[Collected data entries]

☆ ☆ ☆ ☆

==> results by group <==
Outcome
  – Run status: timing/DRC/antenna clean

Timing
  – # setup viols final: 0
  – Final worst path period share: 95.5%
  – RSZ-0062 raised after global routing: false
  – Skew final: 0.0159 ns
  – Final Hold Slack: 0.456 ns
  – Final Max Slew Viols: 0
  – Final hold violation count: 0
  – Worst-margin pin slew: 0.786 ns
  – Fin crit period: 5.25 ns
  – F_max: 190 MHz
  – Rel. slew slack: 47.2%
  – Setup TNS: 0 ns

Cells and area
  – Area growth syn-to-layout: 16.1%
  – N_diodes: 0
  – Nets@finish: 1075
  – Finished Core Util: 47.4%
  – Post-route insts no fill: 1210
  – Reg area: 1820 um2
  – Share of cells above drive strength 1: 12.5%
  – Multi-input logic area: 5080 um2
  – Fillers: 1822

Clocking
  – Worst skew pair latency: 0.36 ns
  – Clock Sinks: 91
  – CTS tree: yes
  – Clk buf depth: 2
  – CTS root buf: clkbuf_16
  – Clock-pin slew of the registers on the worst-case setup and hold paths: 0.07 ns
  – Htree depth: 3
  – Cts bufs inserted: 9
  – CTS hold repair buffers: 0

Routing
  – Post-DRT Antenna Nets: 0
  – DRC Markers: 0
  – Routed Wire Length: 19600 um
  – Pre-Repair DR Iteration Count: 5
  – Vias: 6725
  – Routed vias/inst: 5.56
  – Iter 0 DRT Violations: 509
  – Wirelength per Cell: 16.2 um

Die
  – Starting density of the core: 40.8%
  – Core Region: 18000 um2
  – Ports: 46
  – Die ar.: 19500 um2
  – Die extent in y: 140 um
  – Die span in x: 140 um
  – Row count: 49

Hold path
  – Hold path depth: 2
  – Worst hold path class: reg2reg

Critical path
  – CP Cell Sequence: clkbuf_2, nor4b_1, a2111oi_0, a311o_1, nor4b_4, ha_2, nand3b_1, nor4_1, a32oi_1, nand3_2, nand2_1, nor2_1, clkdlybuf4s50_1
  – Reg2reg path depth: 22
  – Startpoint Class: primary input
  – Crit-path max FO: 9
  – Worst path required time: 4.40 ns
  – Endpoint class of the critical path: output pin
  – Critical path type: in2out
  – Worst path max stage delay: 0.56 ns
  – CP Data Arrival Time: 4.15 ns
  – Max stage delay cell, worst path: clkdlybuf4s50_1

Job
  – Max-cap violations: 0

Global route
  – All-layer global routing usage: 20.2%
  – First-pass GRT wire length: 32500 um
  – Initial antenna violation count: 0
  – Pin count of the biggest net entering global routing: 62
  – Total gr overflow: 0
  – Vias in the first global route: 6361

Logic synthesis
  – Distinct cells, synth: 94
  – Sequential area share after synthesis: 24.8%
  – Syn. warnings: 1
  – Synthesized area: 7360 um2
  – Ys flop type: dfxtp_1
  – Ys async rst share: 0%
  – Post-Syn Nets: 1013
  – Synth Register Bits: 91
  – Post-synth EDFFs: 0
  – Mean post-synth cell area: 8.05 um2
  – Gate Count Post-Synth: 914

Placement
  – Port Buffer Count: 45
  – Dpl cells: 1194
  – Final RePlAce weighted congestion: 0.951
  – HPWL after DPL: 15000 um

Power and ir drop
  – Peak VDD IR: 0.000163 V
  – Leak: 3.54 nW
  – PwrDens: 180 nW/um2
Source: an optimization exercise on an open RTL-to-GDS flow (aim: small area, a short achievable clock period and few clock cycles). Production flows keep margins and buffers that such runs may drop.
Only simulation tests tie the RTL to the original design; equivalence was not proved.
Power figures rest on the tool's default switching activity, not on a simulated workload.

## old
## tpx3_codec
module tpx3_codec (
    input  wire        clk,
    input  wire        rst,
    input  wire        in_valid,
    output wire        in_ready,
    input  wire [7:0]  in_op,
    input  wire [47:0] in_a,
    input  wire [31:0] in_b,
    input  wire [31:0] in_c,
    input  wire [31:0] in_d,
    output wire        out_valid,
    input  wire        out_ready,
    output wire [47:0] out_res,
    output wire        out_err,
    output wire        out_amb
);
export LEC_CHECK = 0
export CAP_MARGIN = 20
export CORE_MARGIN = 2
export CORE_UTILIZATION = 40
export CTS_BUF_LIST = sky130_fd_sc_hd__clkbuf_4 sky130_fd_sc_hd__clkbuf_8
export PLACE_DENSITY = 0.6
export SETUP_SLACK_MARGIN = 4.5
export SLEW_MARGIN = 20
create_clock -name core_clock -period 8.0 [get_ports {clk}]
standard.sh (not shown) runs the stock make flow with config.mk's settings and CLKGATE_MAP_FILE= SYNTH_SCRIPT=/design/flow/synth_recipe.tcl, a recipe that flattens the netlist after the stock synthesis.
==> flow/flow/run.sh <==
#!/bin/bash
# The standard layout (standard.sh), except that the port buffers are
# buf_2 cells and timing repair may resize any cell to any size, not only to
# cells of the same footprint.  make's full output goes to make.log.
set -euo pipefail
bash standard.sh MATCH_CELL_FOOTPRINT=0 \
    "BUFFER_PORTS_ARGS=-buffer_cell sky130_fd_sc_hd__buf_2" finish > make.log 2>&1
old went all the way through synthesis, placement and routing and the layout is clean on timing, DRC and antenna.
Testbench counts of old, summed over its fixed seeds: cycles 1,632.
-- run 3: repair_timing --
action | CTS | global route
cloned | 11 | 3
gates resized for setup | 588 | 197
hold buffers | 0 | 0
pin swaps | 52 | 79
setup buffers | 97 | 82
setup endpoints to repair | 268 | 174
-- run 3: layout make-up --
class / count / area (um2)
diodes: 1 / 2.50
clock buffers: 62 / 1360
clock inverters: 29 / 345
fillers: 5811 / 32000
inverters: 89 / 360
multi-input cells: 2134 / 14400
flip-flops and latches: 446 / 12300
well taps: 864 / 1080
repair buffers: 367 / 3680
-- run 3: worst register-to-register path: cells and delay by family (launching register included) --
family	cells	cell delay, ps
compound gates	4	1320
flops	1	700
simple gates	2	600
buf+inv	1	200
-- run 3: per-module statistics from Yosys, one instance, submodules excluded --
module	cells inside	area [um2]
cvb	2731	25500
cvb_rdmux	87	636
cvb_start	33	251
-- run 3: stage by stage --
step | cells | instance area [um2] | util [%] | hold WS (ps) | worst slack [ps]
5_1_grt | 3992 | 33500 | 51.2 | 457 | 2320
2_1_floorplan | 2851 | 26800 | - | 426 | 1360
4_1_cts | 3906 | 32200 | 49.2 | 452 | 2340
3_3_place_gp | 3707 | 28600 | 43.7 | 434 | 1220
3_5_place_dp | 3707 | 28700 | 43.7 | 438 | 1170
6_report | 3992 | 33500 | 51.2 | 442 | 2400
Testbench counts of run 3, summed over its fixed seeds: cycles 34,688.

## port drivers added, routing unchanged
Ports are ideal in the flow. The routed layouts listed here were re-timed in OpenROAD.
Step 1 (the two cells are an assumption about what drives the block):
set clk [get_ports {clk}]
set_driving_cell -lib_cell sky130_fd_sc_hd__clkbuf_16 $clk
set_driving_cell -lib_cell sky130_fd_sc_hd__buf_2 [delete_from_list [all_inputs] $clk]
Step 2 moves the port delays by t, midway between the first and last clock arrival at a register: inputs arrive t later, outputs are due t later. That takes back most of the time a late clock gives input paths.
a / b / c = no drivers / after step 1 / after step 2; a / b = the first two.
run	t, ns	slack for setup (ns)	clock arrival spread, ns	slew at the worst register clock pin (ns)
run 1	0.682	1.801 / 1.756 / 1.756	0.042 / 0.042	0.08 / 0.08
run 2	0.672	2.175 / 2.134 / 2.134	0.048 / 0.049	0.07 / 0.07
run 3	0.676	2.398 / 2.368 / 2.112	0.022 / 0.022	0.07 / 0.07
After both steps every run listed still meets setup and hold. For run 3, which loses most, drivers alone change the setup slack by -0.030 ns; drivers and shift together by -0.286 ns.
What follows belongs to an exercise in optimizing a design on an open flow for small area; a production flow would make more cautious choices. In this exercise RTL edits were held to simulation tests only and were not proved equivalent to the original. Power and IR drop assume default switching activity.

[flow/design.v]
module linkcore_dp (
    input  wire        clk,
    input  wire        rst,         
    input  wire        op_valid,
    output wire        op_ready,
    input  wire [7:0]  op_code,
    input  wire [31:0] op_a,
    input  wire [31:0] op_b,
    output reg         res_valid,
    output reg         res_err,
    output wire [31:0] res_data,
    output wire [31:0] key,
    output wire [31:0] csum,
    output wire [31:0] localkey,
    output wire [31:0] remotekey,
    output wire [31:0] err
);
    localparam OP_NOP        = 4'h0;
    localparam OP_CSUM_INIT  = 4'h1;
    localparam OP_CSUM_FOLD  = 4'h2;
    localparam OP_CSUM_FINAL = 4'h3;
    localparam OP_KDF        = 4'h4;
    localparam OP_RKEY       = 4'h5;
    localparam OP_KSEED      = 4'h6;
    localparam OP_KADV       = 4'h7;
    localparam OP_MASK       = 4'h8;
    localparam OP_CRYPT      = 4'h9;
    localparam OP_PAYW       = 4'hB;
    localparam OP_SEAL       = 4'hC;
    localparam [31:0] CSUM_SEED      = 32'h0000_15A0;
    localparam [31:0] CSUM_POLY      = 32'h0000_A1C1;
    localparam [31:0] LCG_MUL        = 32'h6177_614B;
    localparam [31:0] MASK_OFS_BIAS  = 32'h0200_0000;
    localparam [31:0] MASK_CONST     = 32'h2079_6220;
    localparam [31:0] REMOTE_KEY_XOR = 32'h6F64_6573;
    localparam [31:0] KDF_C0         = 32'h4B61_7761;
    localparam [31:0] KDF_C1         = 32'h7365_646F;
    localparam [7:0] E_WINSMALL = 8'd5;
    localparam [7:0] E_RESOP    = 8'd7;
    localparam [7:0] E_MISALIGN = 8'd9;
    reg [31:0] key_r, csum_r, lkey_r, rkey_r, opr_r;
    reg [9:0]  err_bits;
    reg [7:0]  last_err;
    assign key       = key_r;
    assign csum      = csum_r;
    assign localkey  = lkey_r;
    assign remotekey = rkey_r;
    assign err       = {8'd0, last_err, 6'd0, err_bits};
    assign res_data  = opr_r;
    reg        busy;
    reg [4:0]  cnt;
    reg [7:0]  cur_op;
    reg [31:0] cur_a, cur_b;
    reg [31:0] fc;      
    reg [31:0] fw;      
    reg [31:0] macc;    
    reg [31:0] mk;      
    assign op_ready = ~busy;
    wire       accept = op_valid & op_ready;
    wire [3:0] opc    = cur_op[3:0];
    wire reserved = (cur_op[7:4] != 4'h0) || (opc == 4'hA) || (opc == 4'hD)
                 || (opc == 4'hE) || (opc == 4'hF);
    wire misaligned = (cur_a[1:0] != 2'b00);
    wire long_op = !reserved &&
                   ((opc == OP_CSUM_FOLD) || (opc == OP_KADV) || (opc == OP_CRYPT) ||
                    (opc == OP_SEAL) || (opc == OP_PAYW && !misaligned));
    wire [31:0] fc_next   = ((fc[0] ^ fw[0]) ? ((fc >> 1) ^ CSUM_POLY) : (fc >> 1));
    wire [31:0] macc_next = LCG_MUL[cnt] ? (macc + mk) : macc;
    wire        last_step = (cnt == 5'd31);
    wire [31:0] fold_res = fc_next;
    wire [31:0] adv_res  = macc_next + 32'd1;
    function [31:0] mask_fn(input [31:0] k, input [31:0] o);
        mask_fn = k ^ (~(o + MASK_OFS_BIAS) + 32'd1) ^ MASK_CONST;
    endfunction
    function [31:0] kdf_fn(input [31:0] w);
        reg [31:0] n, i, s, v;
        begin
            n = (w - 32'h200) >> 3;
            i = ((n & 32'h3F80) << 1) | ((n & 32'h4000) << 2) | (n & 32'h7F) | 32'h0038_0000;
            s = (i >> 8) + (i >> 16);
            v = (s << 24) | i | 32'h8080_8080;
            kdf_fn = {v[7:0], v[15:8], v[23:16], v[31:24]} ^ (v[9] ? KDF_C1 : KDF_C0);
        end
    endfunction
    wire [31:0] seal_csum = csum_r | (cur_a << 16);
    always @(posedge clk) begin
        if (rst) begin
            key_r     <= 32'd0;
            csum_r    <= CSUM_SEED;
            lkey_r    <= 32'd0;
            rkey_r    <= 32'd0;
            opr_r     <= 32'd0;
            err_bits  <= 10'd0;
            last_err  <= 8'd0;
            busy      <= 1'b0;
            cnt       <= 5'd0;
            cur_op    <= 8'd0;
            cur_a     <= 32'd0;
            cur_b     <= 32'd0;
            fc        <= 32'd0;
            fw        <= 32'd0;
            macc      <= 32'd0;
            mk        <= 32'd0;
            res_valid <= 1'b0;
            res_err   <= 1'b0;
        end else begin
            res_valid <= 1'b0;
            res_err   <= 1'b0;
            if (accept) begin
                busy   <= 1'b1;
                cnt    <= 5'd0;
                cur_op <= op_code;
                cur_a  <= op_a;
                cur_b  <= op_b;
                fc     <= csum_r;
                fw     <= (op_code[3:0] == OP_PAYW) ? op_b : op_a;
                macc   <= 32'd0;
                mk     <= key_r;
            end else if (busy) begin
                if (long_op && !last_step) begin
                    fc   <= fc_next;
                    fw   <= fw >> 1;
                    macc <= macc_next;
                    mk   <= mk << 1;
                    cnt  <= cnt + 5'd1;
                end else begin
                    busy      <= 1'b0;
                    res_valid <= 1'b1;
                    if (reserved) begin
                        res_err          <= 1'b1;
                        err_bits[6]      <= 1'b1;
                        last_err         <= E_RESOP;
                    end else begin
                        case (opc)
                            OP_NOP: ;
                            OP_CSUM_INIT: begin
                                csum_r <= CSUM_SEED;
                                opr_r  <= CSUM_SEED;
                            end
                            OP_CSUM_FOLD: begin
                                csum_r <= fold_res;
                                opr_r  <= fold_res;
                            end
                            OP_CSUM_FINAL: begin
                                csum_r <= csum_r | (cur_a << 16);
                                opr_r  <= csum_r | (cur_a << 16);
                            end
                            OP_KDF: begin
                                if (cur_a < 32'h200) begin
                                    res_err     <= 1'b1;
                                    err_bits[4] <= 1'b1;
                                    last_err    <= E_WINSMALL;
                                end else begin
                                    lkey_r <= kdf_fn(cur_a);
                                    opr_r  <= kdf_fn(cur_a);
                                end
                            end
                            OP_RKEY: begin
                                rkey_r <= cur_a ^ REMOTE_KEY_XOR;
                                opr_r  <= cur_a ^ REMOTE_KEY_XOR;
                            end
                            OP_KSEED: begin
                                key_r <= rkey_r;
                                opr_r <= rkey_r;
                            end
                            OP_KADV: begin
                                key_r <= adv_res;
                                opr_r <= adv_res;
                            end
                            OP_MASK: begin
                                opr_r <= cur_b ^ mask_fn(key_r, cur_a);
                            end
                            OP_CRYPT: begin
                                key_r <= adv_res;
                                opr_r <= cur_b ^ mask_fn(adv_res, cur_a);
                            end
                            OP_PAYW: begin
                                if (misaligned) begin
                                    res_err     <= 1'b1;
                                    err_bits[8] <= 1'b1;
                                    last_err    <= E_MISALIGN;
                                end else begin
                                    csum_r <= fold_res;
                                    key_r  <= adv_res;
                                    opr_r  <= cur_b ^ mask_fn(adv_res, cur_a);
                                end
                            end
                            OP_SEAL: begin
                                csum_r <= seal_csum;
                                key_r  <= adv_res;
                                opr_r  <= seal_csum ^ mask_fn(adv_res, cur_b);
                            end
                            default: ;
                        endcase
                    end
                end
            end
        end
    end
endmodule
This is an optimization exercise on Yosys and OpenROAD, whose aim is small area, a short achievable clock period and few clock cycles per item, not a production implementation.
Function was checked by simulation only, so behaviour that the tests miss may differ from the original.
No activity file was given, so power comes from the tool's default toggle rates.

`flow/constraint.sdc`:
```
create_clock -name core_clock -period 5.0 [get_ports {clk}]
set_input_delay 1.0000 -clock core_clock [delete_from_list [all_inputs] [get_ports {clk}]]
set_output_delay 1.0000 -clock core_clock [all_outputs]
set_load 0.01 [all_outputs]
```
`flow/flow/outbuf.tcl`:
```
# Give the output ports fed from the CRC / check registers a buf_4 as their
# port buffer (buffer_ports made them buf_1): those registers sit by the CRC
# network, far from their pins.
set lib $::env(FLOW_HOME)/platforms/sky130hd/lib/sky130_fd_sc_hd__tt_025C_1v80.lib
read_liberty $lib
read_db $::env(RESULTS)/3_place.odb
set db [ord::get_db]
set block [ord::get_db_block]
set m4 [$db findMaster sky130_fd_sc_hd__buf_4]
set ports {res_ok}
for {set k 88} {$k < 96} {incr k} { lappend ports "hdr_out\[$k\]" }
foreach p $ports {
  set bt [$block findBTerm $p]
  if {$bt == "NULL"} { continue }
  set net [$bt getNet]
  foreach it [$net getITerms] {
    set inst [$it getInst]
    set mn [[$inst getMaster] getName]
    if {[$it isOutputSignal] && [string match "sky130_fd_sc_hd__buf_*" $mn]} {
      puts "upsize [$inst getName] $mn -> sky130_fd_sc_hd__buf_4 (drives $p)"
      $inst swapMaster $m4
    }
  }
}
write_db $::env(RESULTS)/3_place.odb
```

☆ ☆ ☆ ☆

• Task item:
Given the records above, return exactly the lines starting at the line containing "Testbench counts of run" and ending at the line containing "set clk [get_ports", including both.

• Your solution:
Testbench counts of run 3, summed over its fixed seeds: cycles 34,688.

## port drivers added, routing unchanged
Ports are ideal in the flow. The routed layouts listed here were re-timed in OpenROAD.
Step 1 (the two cells are an assumption about what drives the block):
set clk [get_ports {clk}]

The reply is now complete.